Agenda
Matin : Fondamentaux & première spec
- Pourquoi le vibe coding échoue : hallucinations, régressions, tests corrompus
- Workflows de codage IA : inline, agentique, spec-driven, dark factory
- Principe SDD : la spec comme source de vérité unique, séparation de l’intent et de l’implémentation
- Analyse métier pour les LLMs : machines à états Mermaid, tables de décision, BDD, invariants
- Exercice 1 : Prompter une feature complexe de manière vague — ressentir le point de douleur
- Exercice 2 : Transformer la même feature en spec complète avec modèles de données, machine à états et définition du fini
Après-midi : Ingénierie agentique, architecture & stratégie
- Quatre disciplines : prompt, context, intent et spec engineering
- Contraintes d’architecture IA : limites de contexte, principes SDR, tranches verticales, SCS
- Green-field vs. brown-field : strangler fig, découverte avant mutation, génération zero-trust
- Exercice 3 : Spec + agent → plan avant code → revue avec agent reviewer
- Exercice 4 : Refactorer le code de l’exercice 3 selon les principes SDR
- Exercice 5 : Dark Factory — remettre la spec à un nouvel agent, laisser implémenter de manière autonome
Méthode
Cinq blocs d’exercices s’enchaînent : la feature de l’exercice 1 est portée jusqu’à la simulation Dark Factory de l’exercice 5. Tous les exercices peuvent être réalisés avec votre propre projet. Les participants sans projet propre recevront un projet d’exercice.
Prérequis
Plusieurs années de développement logiciel professionnel. Expérience active avec au moins un assistant de codage IA (Copilot, Cursor, Claude Code, ChatGPT pour le code, etc.). Vous devez être capable de lire et d’évaluer du code TypeScript ou Python. Nous ne couvrons pas les bases de Git, des tests ou de l’architecture.
FAQ
Quel outil dois-je apporter ? Rien — nous travaillons dans GitHub Codespaces. Il vous suffit d’un navigateur et d’un compte GitHub.

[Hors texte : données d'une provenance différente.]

## src/rtl/ret_guard_pkg.sv

```systemverilog
package ret_guard_pkg;
  localparam logic [6:0] OP_JAL  = 7'b1101111;
  localparam logic [6:0] OP_JALR = 7'b1100111;
  localparam logic [4:0] REG_LINK = 5'd1;
  localparam logic [4:0] REG_ZERO = 5'd0;

  typedef enum logic [1:0] {
    K_OTHER = 2'd0,
    K_CALL  = 2'd1,
    K_RET   = 2'd2
  } insn_kind_e;
endpackage

```

## src/rtl/ret_guard_decode.sv

```systemverilog
module ret_guard_decode
  import ret_guard_pkg::*;
(
  input  logic [31:0] insn_i,
  output insn_kind_e  kind_o
);
  logic [6:0]  opc;
  logic [4:0]  rd, rs1;
  logic [2:0]  f3;
  logic [11:0] imm;
  logic        is_jal, is_jalr;

  assign opc = insn_i[6:0];
  assign rd  = insn_i[11:7];
  assign f3  = insn_i[14:12];
  assign rs1 = insn_i[19:15];
  assign imm = insn_i[31:20];

  assign is_jal  = (opc == OP_JAL);
  assign is_jalr = (opc == OP_JALR) && (f3 == 3'b000);

  always_comb begin
    kind_o = K_OTHER;
    if ((is_jal || is_jalr) && rd == REG_LINK)
      kind_o = K_CALL;
    else if (is_jalr && rd == REG_ZERO && rs1 == REG_LINK && imm == 12'd0)
      kind_o = K_RET;
  end
endmodule

```

## src/rtl/ret_guard_stack.sv

```systemverilog
module ret_guard_stack #(
  parameter int DEPTH = 16,
  parameter int WIDTH = 32
) (
  input  logic             clk_i,
  input  logic             rst_ni,
  input  logic             clr_i,
  input  logic             push_i,
  input  logic             pop_i,
  input  logic [WIDTH-1:0] data_i,
  output logic [WIDTH-1:0] top_o,
  output logic             full_o,
  output logic             empty_o
);
  localparam int AW = (DEPTH > 1) ? $clog2(DEPTH) : 1;
  localparam int CW = $clog2(DEPTH + 1);

  logic [WIDTH-1:0] mem_q [DEPTH];
  logic [CW-1:0]    cnt_q;
  logic [AW-1:0]    wr_idx, top_idx;

  assign full_o  = (cnt_q == CW'(DEPTH));
  assign empty_o = (cnt_q == '0);
  assign wr_idx  = AW'(cnt_q);
  assign top_idx = AW'(cnt_q - 1'b1);
  assign top_o   = mem_q[top_idx];

  always_ff @(posedge clk_i or negedge rst_ni) begin
    if (!rst_ni)                 cnt_q <= '0;
    else if (clr_i)              cnt_q <= '0;
    else if (pop_i && !empty_o)  cnt_q <= cnt_q - 1'b1;
    else if (push_i && !full_o)  cnt_q <= cnt_q + 1'b1;
  end

  always_ff @(posedge clk_i) begin
    if (!clr_i && !pop_i && push_i && !full_o) mem_q[wr_idx] <= data_i;
  end

  a_r7_full_drops: assert property (@(posedge clk_i) disable iff (!rst_ni)
    (push_i && !pop_i && !clr_i && full_o) |=> $stable(cnt_q));
  a_r1_push_grows: assert property (@(posedge clk_i) disable iff (!rst_ni)
    (push_i && !pop_i && !clr_i && !full_o) |=> (cnt_q == $past(cnt_q) + 1'b1));
  a_r5_pop_shrinks: assert property (@(posedge clk_i) disable iff (!rst_ni)
    (pop_i && !clr_i && !empty_o) |=> (cnt_q == $past(cnt_q) - 1'b1));
  a_r7_bound: assert property (@(posedge clk_i) disable iff (!rst_ni)
    cnt_q <= CW'(DEPTH));
endmodule

```

## src/rtl/ret_guard.sv

```systemverilog
module ret_guard
  import ret_guard_pkg::*;
#(
  parameter int DEPTH = 16,
  parameter int XLEN  = 32
) (
  input  logic            clk_i,
  input  logic            rst_ni,
  input  logic            clr_i,
  input  logic            retire_valid_i,
  input  logic [31:0]     retire_insn_i,
  input  logic [XLEN-1:0] retire_pc_i,
  input  logic [XLEN-1:0] retire_npc_i,
  output logic            ret_viol_o,
  output logic            ovf_o,
  output logic            udf_o,
  output logic            stall_o
);
  localparam logic [XLEN-1:0] LINK_OFS = XLEN'(4);

  insn_kind_e      kind;
  logic            accept, push, pop;
  logic            chk_pend_q;
  logic [XLEN-1:0] chk_tgt_q, top;
  logic            full, empty;

  ret_guard_decode u_dec (
    .insn_i (retire_insn_i),
    .kind_o (kind)
  );

  // retirement is held off while a check is pending
  assign accept = retire_valid_i && !chk_pend_q && !clr_i;
  assign push   = accept && (kind == K_CALL);
  assign pop    = chk_pend_q && !clr_i;

  ret_guard_stack #(.DEPTH(DEPTH), .WIDTH(XLEN)) u_stk (
    .clk_i   (clk_i),
    .rst_ni  (rst_ni),
    .clr_i   (clr_i),
    .push_i  (push),
    .pop_i   (pop),
    .data_i  (retire_pc_i + LINK_OFS),
    .top_o   (top),
    .full_o  (full),
    .empty_o (empty)
  );

  always_ff @(posedge clk_i or negedge rst_ni) begin
    if (!rst_ni) begin
      chk_pend_q <= 1'b0;
      chk_tgt_q  <= '0;
    end else if (clr_i) begin
      chk_pend_q <= 1'b0;
    end else begin
      chk_pend_q <= accept && (kind == K_RET);
      if (accept && kind == K_RET) chk_tgt_q <= retire_npc_i;
    end
  end

  always_ff @(posedge clk_i or negedge rst_ni) begin
    if (!rst_ni) begin
      ret_viol_o <= 1'b0;
      ovf_o      <= 1'b0;
      udf_o      <= 1'b0;
    end else if (clr_i) begin
      ret_viol_o <= 1'b0;
      ovf_o      <= 1'b0;
      udf_o      <= 1'b0;
    end else begin
      if (push && full) ovf_o <= 1'b1;
      if (chk_pend_q) begin
        if (empty) begin
          udf_o      <= 1'b1;
          ret_viol_o <= 1'b1;
        end else if (top != chk_tgt_q) begin
          ret_viol_o <= 1'b1;
        end
      end
    end
  end

  assign stall_o = chk_pend_q;

  a_r4_stall_after_ret: assert property (@(posedge clk_i) disable iff (!rst_ni)
    (retire_valid_i && !stall_o && !clr_i && kind == K_RET) |=> stall_o);
  a_r4_stall_one_cycle: assert property (@(posedge clk_i) disable iff (!rst_ni)
    stall_o |=> !stall_o);
  a_r8_udf_implies_viol: assert property (@(posedge clk_i) disable iff (!rst_ni)
    udf_o |-> ret_viol_o);
  a_r9_ovf_sticky: assert property (@(posedge clk_i) disable iff (!rst_ni)
    (ovf_o && !clr_i) |=> ovf_o);
  a_r9_viol_sticky: assert property (@(posedge clk_i) disable iff (!rst_ni)
    (ret_viol_o && !clr_i) |=> ret_viol_o);
  a_r9_clear: assert property (@(posedge clk_i) disable iff (!rst_ni)
    clr_i |=> (!ret_viol_o && !ovf_o && !udf_o && !stall_o));
endmodule

```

Que faire si je ne peux pas apporter mon propre code ? Un projet d’exercice sera fourni. Tous les exercices peuvent être réalisés avec ce projet.
Est-ce pertinent pour les codebases brown-field et legacy ? Oui. L’après-midi couvre explicitement les stratégies brown-field — strangler fig, découverte avant mutation, génération zero-trust pour les codebases existantes.
En quoi cette formation diffère-t-elle d’un atelier Copilot ? Un atelier Copilot vous montre comment utiliser les outils IA. Cette formation vous montre pourquoi cela seul ne suffit pas — et quelle discipline de spécification et d’architecture est nécessaire pour que le code IA fonctionne de manière fiable dans les codebases de production.
Que se passe-t-il si la session pilote n’a pas lieu ? Remboursement intégral. Sans discussion.
Quand a lieu la formation régulière ? La session régulière est prévue pour Q3/Q4 2026. Les participants au pilote bénéficient d’une priorité d’inscription.